_Raw data_
[config.mk]
export PLATFORM = sky130hd
export DESIGN_NAME = mem_stage
export DESIGN_NICKNAME = d
export VERILOG_FILES = /design/src/rtl/rv32i_types.sv /design/src/rtl/mem_stage_align.sv /design/src/rtl/mem_stage.sv
export SDC_FILE = /design/constraint.sdc
export NUM_CORES = 1
export LEC_CHECK = 0
export CORE_AREA = 2 2 443 445
export DETAILED_ROUTE_END_ITERATION = 8
export DIE_AREA = 0 0 445 447
export DONT_BUFFER_PORTS = 1
export PLACE_DENSITY = 0.3
export SYNTH_ARGS = -nofsm -noshare
export SYNTH_HDL_FRONTEND = slang
export SYNTH_HIERARCHICAL = 1
export SYNTH_SLANG_ARGS = --single-unit
[constraint.sdc]
create_clock -name clk -period 2.5 [get_ports clk]
set_clock_uncertainty 0.2 [all_clocks]
set_input_delay 0.5 -clock clk [delete_from_list [all_inputs] [get_ports clk]]
set_output_delay 0.5 -clock clk [all_outputs]
set_load 0.01 [all_outputs]
[src/rtl/rv32i_types.sv]
`default_nettype none
// ============================================================================
//  Package : rv32i_types
//  Shared RV32I pipeline types: writeback mux select, load/store width
//  encodings, memory-stage FSM states and the rvfi trace bundle.
//  Revision: 1.0
// ============================================================================
package rv32i_types;

  typedef enum logic [3:0] {
    rf_alu_out  = 4'd0,
    rf_br_en    = 4'd1,
    rf_u_imm    = 4'd2,
    rf_lw       = 4'd3,
    rf_pc_plus4 = 4'd4,
    rf_lb       = 4'd5,
    rf_lbu      = 4'd6,
    rf_lh       = 4'd7,
    rf_lhu      = 4'd8
  } regfilemux_sel_t;

  typedef enum logic [2:0] {
    lb  = 3'b000,
    lh  = 3'b001,
    lw  = 3'b010,
    lbu = 3'b100,
    lhu = 3'b101
  } load_funct3_t;

  typedef enum logic [2:0] {
    sb = 3'b000,
    sh = 3'b001,
    sw = 3'b010
  } store_funct3_t;

  typedef enum logic [0:0] {
    IDLE = 1'b0,
    WAIT = 1'b1
  } mem_state_t;

  // funct3[1:0] selects the access size for both loads and stores
  localparam logic [1:0] C_SIZE_BYTE = 2'b00;
  localparam logic [1:0] C_SIZE_HALF = 2'b01;

  typedef struct packed {
    logic        valid;
    logic [63:0] order;
    logic [31:0] inst;
    logic        trap;
    logic [4:0]  rs1_addr;
    logic [4:0]  rs2_addr;
    logic [31:0] rs1_rdata;
    logic [31:0] rs2_rdata;
    logic        load_regfile;
    logic [4:0]  rd_addr;
    logic [31:0] rd_wdata;
    logic [31:0] pc_rdata;
    logic [31:0] pc_wdata;
    logic [31:0] mem_addr;
    logic [3:0]  mem_rmask;
    logic [3:0]  mem_wmask;
    logic [31:0] mem_rdata;
    logic [31:0] mem_wdata;
  } rvfi_sigs;

endpackage
`default_nettype wire

[src/rtl/mem_stage_align.sv]
`default_nettype none
// ============================================================================
//  Module  : mem_align
//  Byte-lane alignment for the memory stage: byte masks, lane-shifted store
//  data, right-justified load data and the misalignment flag.
//  Revision: 1.0
// ============================================================================
module mem_align
  import rv32i_types::*;
(
  input  logic [1:0]  addr_lo_i,
  input  logic [2:0]  funct3_i,
  input  logic [31:0] rs2_i,
  input  logic [31:0] rdata_i,
  output logic [3:0]  wmask_o,
  output logic [3:0]  rmask_o,
  output logic [31:0] wdata_o,
  output logic [31:0] rdata_o,
  output logic        misaligned_o
);

  logic [3:0] mask;
  logic       mis;

  // Mask pattern by access size; a misaligned access enables no lanes
  always_comb begin
    mask = 4'b1111;
    mis  = |addr_lo_i;
    case (funct3_i[1:0])
      C_SIZE_BYTE: begin
        mask = 4'b0001 << addr_lo_i;
        mis  = 1'b0;
      end
      C_SIZE_HALF: begin
        mask = 4'b0011 << addr_lo_i;
        mis  = addr_lo_i[0];
      end
      default: begin
        mask = 4'b1111;
        mis  = |addr_lo_i;
      end
    endcase
    if (mis) begin
      mask = 4'b0000;
    end
  end

  assign wmask_o      = mask;
  assign rmask_o      = mask;
  assign misaligned_o = mis;
  assign wdata_o      = rs2_i << {addr_lo_i, 3'b000};
  assign rdata_o      = rdata_i >> {addr_lo_i, 3'b000};

endmodule
`default_nettype wire

[src/rtl/mem_stage.sv]
`default_nettype none
// ============================================================================
//  Module  : mem_stage
//  Memory-access pipeline stage: issues data-memory requests, holds the
//  pipeline until the response, and registers the MEM/WB bundle.
//  Revision: 1.0
// ============================================================================
module mem_stage
  import rv32i_types::*;
(
  input  logic            clk,
  input  logic            rst_n,
  input  logic            ex_valid_i,
  input  logic [31:0]     ex_alu_out_i,
  input  logic [31:0]     ex_rs2_i,
  input  logic [2:0]      ex_funct3_i,
  input  logic            ex_is_load_i,
  input  logic            ex_is_store_i,
  input  logic            ex_br_en_i,
  input  logic [31:0]     ex_imm_i,
  input  logic [31:0]     ex_pc_plus4_i,
  input  regfilemux_sel_t ex_regfilemux_sel_i,
  input  logic [4:0]      ex_rd_i,
  input  rvfi_sigs        ex_rvfi_i,
  output logic [31:0]     dmem_address,
  output logic            dmem_read,
  output logic            dmem_write,
  output logic [3:0]      dmem_wmask,
  output logic [31:0]     dmem_wdata,
  input  logic [31:0]     dmem_rdata,
  input  logic            dmem_resp,
  output logic            stall_o,
  output logic            wb_valid_o,
  output logic [31:0]     wb_mem_rdata_o,
  output logic [31:0]     wb_alu_out_o,
  output logic            wb_br_en_o,
  output logic [31:0]     wb_imm_o,
  output logic [31:0]     wb_pc_plus4_o,
  output regfilemux_sel_t wb_regfilemux_sel_o,
  output logic [4:0]      wb_rd_o,
  output logic            wb_misaligned_o,
  output rvfi_sigs        wb_rvfi_o
);

  logic [3:0]  wmask;
  logic [3:0]  rmask;
  logic [31:0] wdata;
  logic [31:0] rdata_aligned;
  logic        misaligned;
  logic        is_mem;
  logic        memop;
  logic        hold;
  logic        is_ld_op;
  logic        is_st_op;
  mem_state_t  state_q;
  rvfi_sigs    rvfi_d;

  mem_align u_align (
    .addr_lo_i    (ex_alu_out_i[1:0]),
    .funct3_i     (ex_funct3_i),
    .rs2_i        (ex_rs2_i),
    .rdata_i      (dmem_rdata),
    .wmask_o      (wmask),
    .rmask_o      (rmask),
    .wdata_o      (wdata),
    .rdata_o      (rdata_aligned),
    .misaligned_o (misaligned)
  );

  assign is_mem   = ex_is_load_i | ex_is_store_i;
  assign memop    = ex_valid_i & is_mem & ~misaligned;
  assign is_ld_op = memop & ex_is_load_i;
  assign is_st_op = memop & ex_is_store_i;
  // A response without an outstanding request never qualifies anything
  assign hold     = memop & ~dmem_resp;

  // Gating with rst_n drops the request the instant reset asserts
  assign dmem_read    = rst_n & is_ld_op;
  assign dmem_write   = rst_n & is_st_op;
  assign dmem_address = (rst_n & memop) ? {ex_alu_out_i[31:2], 2'b00} : 32'd0;
  assign dmem_wmask   = dmem_write ? wmask : 4'd0;
  assign dmem_wdata   = dmem_write ? wdata : 32'd0;
  assign stall_o      = rst_n & hold;

  // Access sequencing: wait in WAIT until the memory answers
  always_ff @(posedge clk or negedge rst_n) begin
    if (!rst_n) begin
      state_q <= IDLE;
    end else begin
      case (state_q)
        IDLE:    if (memop && !dmem_resp) state_q <= WAIT;
        WAIT:    if (dmem_resp)           state_q <= IDLE;
        default:                          state_q <= IDLE;
      endcase
    end
  end

  // Trace bundle with the memory-side fields filled in here
  always_comb begin
    rvfi_d           = ex_rvfi_i;
    rvfi_d.mem_addr  = ex_alu_out_i;
    rvfi_d.mem_rmask = is_ld_op ? rmask : 4'd0;
    rvfi_d.mem_wmask = is_st_op ? wmask : 4'd0;
    rvfi_d.mem_rdata = is_ld_op ? dmem_rdata : 32'd0;
    rvfi_d.mem_wdata = is_st_op ? wdata : 32'd0;
  end

  // MEM/WB register: capture when the stage advances, bubble while holding
  always_ff @(posedge clk or negedge rst_n) begin
    if (!rst_n) begin
      wb_valid_o          <= 1'b0;
      wb_mem_rdata_o      <= 32'd0;
      wb_alu_out_o        <= 32'd0;
      wb_br_en_o          <= 1'b0;
      wb_imm_o            <= 32'd0;
      wb_pc_plus4_o       <= 32'd0;
      wb_regfilemux_sel_o <= rf_alu_out;
      wb_rd_o             <= 5'd0;
      wb_misaligned_o     <= 1'b0;
      wb_rvfi_o           <= '0;
    end else begin
      wb_valid_o          <= ex_valid_i & ~hold;
      wb_mem_rdata_o      <= rdata_aligned;
      wb_alu_out_o        <= ex_alu_out_i;
      wb_br_en_o          <= ex_br_en_i;
      wb_imm_o            <= ex_imm_i;
      wb_pc_plus4_o       <= ex_pc_plus4_i;
      wb_regfilemux_sel_o <= ex_regfilemux_sel_i;
      wb_rd_o             <= hold ? 5'd0 : ex_rd_i;
      wb_misaligned_o     <= ex_valid_i & is_mem & misaligned;
      wb_rvfi_o           <= rvfi_d;
    end
  end

endmodule
`default_nettype wire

_Exercise_
Repeat the data word for word, starting at its first line and stopping after the line that contains "[constraint.sdc]".

_Exercise solution_
[config.mk]
export PLATFORM = sky130hd
export DESIGN_NAME = mem_stage
export DESIGN_NICKNAME = d
export VERILOG_FILES = /design/src/rtl/rv32i_types.sv /design/src/rtl/mem_stage_align.sv /design/src/rtl/mem_stage.sv
export SDC_FILE = /design/constraint.sdc
export NUM_CORES = 1
export LEC_CHECK = 0
export CORE_AREA = 2 2 443 445
export DETAILED_ROUTE_END_ITERATION = 8
export DIE_AREA = 0 0 445 447
export DONT_BUFFER_PORTS = 1
export PLACE_DENSITY = 0.3
export SYNTH_ARGS = -nofsm -noshare
export SYNTH_HDL_FRONTEND = slang
export SYNTH_HIERARCHICAL = 1
export SYNTH_SLANG_ARGS = --single-unit
[constraint.sdc]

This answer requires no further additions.